▸ YOUR OBJECTIVE
Determine the number of lines in the data below that contain the string "taken", and respond with that number alone.
BEGIN
[config.mk]
export PLATFORM = sky130hd
export DESIGN_NAME = bresenham_line_rasterizer
export DESIGN_NICKNAME = d
export VERILOG_FILES = /design/src/rtl/blr_pkg.sv /design/src/rtl/bresenham_line_rasterizer.sv /design/src/rtl/blr_seq.sv /design/src/rtl/blr_datapath.sv
export SDC_FILE = /design/constraint.sdc
export NUM_CORES = 1
export LEC_CHECK = 0
export ABC_CLOCK_PERIOD_IN_PS = 8800
export BUFFER_PORTS_ARGS = -buffer_cell sky130_fd_sc_hd__buf_2
export CORE_ASPECT_RATIO = 1.5
export CORE_UTILIZATION = 25
export DETAILED_ROUTE_END_ITERATION = 10
export GPL_TIMING_DRIVEN = 0
export PLACE_DENSITY = 0.51
export SLEW_MARGIN = 30
export SYNTH_ARGS = -nofsm -noshare
export SYNTH_HDL_FRONTEND = slang
export SYNTH_SLANG_ARGS = --single-unit
[constraint.sdc]
create_clock -name clk -period 8.8 [get_ports clk]
set_input_delay 1.76 -clock clk [delete_from_list [all_inputs] [get_ports clk]]
set_output_delay 1.76 -clock clk [all_outputs]
set_load 0.05 [all_outputs]
[src/rtl/blr_pkg.sv]
// blr_pkg: shared types, constants and the control store of the line rasterizer
// used by blr_seq, blr_datapath and bresenham_line_rasterizer; no dependencies
package blr_pkg;

  // coordinate width inside the datapath and width of the pixel ports
  localparam int COORD_BITS = 6;
  localparam int PIX_W      = 6;
  // signed error term: two spans doubled plus a sign bit
  localparam int ERR_W      = COORD_BITS + 3;

  typedef logic [COORD_BITS-1:0]   coord_t;
  typedef logic signed [ERR_W-1:0] err_t;
  typedef logic [1:0]              upc_t;

  // jump conditions of a control word
  typedef enum logic [1:0] {
    COND_ALWAYS = 2'd0,
    COND_IN_ACC = 2'd1,
    COND_LAST   = 2'd2
  } cond_t;

  // one control word per program step
  typedef struct packed {
    logic  in_ready;
    logic  do_setup;
    logic  do_emit;
    logic  stay;
    cond_t cond;
    upc_t  target;
  } ctl_t;

  // datapath status back to the sequencer
  typedef struct packed {
    logic emit_last;
  } sts_t;

  // program steps
  localparam upc_t STEP_LOAD  = 2'd0;
  localparam upc_t STEP_SETUP = 2'd1;
  localparam upc_t STEP_WALK  = 2'd2;

  // control store: load a segment, set up the walk, emit one pixel per cycle while the output is not stalled
  function automatic ctl_t ucode_rom(input upc_t addr);
    ctl_t w;
    w = '{in_ready: 1'b1, do_setup: 1'b0, do_emit: 1'b0, stay: 1'b1,
          cond: COND_IN_ACC, target: STEP_SETUP};
    case (addr)
      STEP_LOAD: begin
        w = '{in_ready: 1'b1, do_setup: 1'b0, do_emit: 1'b0, stay: 1'b1,
              cond: COND_IN_ACC, target: STEP_SETUP};
      end
      STEP_SETUP: begin
        w = '{in_ready: 1'b0, do_setup: 1'b1, do_emit: 1'b0, stay: 1'b0,
              cond: COND_ALWAYS, target: STEP_WALK};
      end
      STEP_WALK: begin
        w = '{in_ready: 1'b0, do_setup: 1'b0, do_emit: 1'b1, stay: 1'b1,
              cond: COND_LAST, target: STEP_LOAD};
      end
      default: begin
        w = '{in_ready: 1'b0, do_setup: 1'b0, do_emit: 1'b0, stay: 1'b0,
              cond: COND_ALWAYS, target: STEP_LOAD};
      end
    endcase
    return w;
  endfunction

endpackage

[src/rtl/bresenham_line_rasterizer.sv]
// bresenham_line_rasterizer: top level, one segment in, one word per pixel out
// the first pixel word is registered at the walk step, after the load and setup steps
// throughput: one pixel per cycle from the walk step while out_stall is low; the next
//   segment is taken only after the last pixel of a segment (at most 64) is emitted
// reset: synchronous active low; returns the program to the load step and empties
//   the output register; depends on blr_pkg, blr_seq, blr_datapath
module bresenham_line_rasterizer import blr_pkg::*; (
  input  logic             clk,
  input  logic             rst_n,
  input  logic             in_valid,
  output logic             in_stall,
  input  logic [PIX_W-1:0] in_x_start,
  input  logic [PIX_W-1:0] in_y_start,
  input  logic [PIX_W-1:0] in_x_end,
  input  logic [PIX_W-1:0] in_y_end,
  output logic             out_valid,
  input  logic             out_stall,
  output logic [PIX_W-1:0] out_pix_x,
  output logic [PIX_W-1:0] out_pix_y,
  output logic             out_last_pixel
);

  ctl_t ctl;
  sts_t sts;

  // input is taken only at the load step
  assign in_stall = !ctl.in_ready;

  // sequencer
  blr_seq u_seq (
    .clk      (clk),
    .rst_n    (rst_n),
    .in_valid (in_valid),
    .sts      (sts),
    .ctl      (ctl)
  );

  // datapath
  blr_datapath u_dp (
    .clk            (clk),
    .rst_n          (rst_n),
    .ctl            (ctl),
    .in_valid       (in_valid),
    .in_x_start     (in_x_start),
    .in_y_start     (in_y_start),
    .in_x_end       (in_x_end),
    .in_y_end       (in_y_end),
    .out_stall      (out_stall),
    .out_valid      (out_valid),
    .out_pix_x      (out_pix_x),
    .out_pix_y      (out_pix_y),
    .out_last_pixel (out_last_pixel),
    .sts            (sts)
  );

endmodule

[src/rtl/blr_seq.sv]
// blr_seq: step counter and control store lookup with conditional jumps
// depends on blr_pkg
module blr_seq import blr_pkg::*; (
  input  logic clk,
  input  logic rst_n,
  input  logic in_valid,
  input  sts_t sts,
  output ctl_t ctl
);

  upc_t upc_r, upc_nxt;
  logic cond_hit;

  // current control word
  assign ctl = ucode_rom(upc_r);

  // jump condition select and next step
  always_comb begin
    case (ctl.cond)
      COND_ALWAYS: cond_hit = 1'b1;
      COND_IN_ACC: cond_hit = in_valid;
      COND_LAST:   cond_hit = sts.emit_last;
      default:     cond_hit = 1'b0;
    endcase
    if (cond_hit) begin
      upc_nxt = ctl.target;
    end else if (ctl.stay) begin
      upc_nxt = upc_r;
    end else begin
      upc_nxt = upc_r + 2'd1;
    end
  end

  // step counter
  always_ff @(posedge clk) begin
    if (!rst_n) begin
      upc_r <= STEP_LOAD;
    end else begin
      upc_r <= upc_nxt;
    end
  end

endmodule

[src/rtl/blr_datapath.sv]
// blr_datapath: endpoint latch, walk setup, error term update and pixel output register
// depends on blr_pkg; driven by the control word from blr_seq
module blr_datapath import blr_pkg::*; (
  input  logic             clk,
  input  logic             rst_n,
  input  ctl_t             ctl,
  input  logic             in_valid,
  input  logic [PIX_W-1:0] in_x_start,
  input  logic [PIX_W-1:0] in_y_start,
  input  logic [PIX_W-1:0] in_x_end,
  input  logic [PIX_W-1:0] in_y_end,
  input  logic             out_stall,
  output logic             out_valid,
  output logic [PIX_W-1:0] out_pix_x,
  output logic [PIX_W-1:0] out_pix_y,
  output logic             out_last_pixel,
  output sts_t             sts
);

  // latched endpoints
  coord_t xs_r, ys_r, xe_r, ye_r;
  // walk state
  coord_t maj_r, mnr_r, maj_end_r;
  err_t   p_r, inc_keep_r, inc_step_r;
  logic   minor_step_neg_r, y_is_major_r;
  // output register
  coord_t cur_x_r, cur_y_r;
  logic   last_r, out_valid_r, out_valid_nxt;

  // setup terms
  coord_t dx, dy, s_maj, s_min, maj0, mnr0, mend0, nend0;
  logic   y_major;
  err_t   keep0, step0, p0;
  // walk terms
  logic   out_free, fire, is_last;
  err_t   p_add;

  // spans, major axis and walk direction from the latched endpoints
  always_comb begin
    dx = (xs_r > xe_r) ? xs_r - xe_r : xe_r - xs_r;
    dy = (ys_r > ye_r) ? ys_r - ye_r : ye_r - ys_r;
    y_major = !(dy < dx);
    if (y_major) begin
      s_maj = dy;
      s_min = dx;
      if (ys_r > ye_r) begin
        maj0 = ye_r; mnr0 = xe_r; mend0 = ys_r; nend0 = xs_r;
      end else begin
        maj0 = ys_r; mnr0 = xs_r; mend0 = ye_r; nend0 = xe_r;
      end
    end else begin
      s_maj = dx;
      s_min = dy;
      if (xs_r > xe_r) begin
        maj0 = xe_r; mnr0 = ye_r; mend0 = xs_r; nend0 = ys_r;
      end else begin
        maj0 = xs_r; mnr0 = ys_r; mend0 = xe_r; nend0 = ye_r;
      end
    end
    keep0 = err_t'({s_min, 1'b0});
    step0 = keep0 - err_t'({s_maj, 1'b0});
    p0    = keep0 - err_t'(s_maj);
  end

  // emit control: output register free when empty or being drained
  assign out_free = !out_valid_r || !out_stall;
  assign fire     = ctl.do_emit && out_free;
  assign is_last  = (maj_r >= maj_end_r);
  assign p_add    = p_r + (p_r[ERR_W-1] ? inc_keep_r : inc_step_r);
  assign sts.emit_last = fire && is_last;

  always_comb begin
    out_valid_nxt = out_valid_r;
    if (fire) begin
      out_valid_nxt = 1'b1;
    end else if (!out_stall) begin
      out_valid_nxt = 1'b0;
    end
  end

  // endpoint latch, setup and walk registers
  always_ff @(posedge clk) begin
    if (ctl.in_ready && in_valid) begin
      xs_r <= in_x_start[COORD_BITS-1:0];
      ys_r <= in_y_start[COORD_BITS-1:0];
      xe_r <= in_x_end[COORD_BITS-1:0];
      ye_r <= in_y_end[COORD_BITS-1:0];
    end
    if (ctl.do_setup) begin
      y_is_major_r     <= y_major;
      maj_r            <= maj0;
      mnr_r            <= mnr0;
      maj_end_r        <= mend0;
      minor_step_neg_r <= (nend0 < mnr0);
      p_r              <= p0;
      inc_keep_r       <= keep0;
      inc_step_r       <= step0;
    end
    if (fire) begin
      cur_x_r <= y_is_major_r ? mnr_r : maj_r;
      cur_y_r <= y_is_major_r ? maj_r : mnr_r;
      last_r  <= is_last;
      if (!is_last) begin
        maj_r <= maj_r + coord_t'(1);
        p_r   <= p_add;
        if (!p_r[ERR_W-1]) begin
          mnr_r <= minor_step_neg_r ? mnr_r - coord_t'(1) : mnr_r + coord_t'(1);
        end
      end
    end
  end

  // output valid
  always_ff @(posedge clk) begin
    if (!rst_n) begin
      out_valid_r <= 1'b0;
    end else begin
      out_valid_r <= out_valid_nxt;
    end
  end

  assign out_valid      = out_valid_r;
  assign out_pix_x      = PIX_W'(cur_x_r);
  assign out_pix_y      = PIX_W'(cur_y_r);
  assign out_last_pixel = last_r;

endmodule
END
▸ WRITTEN SOLUTION
2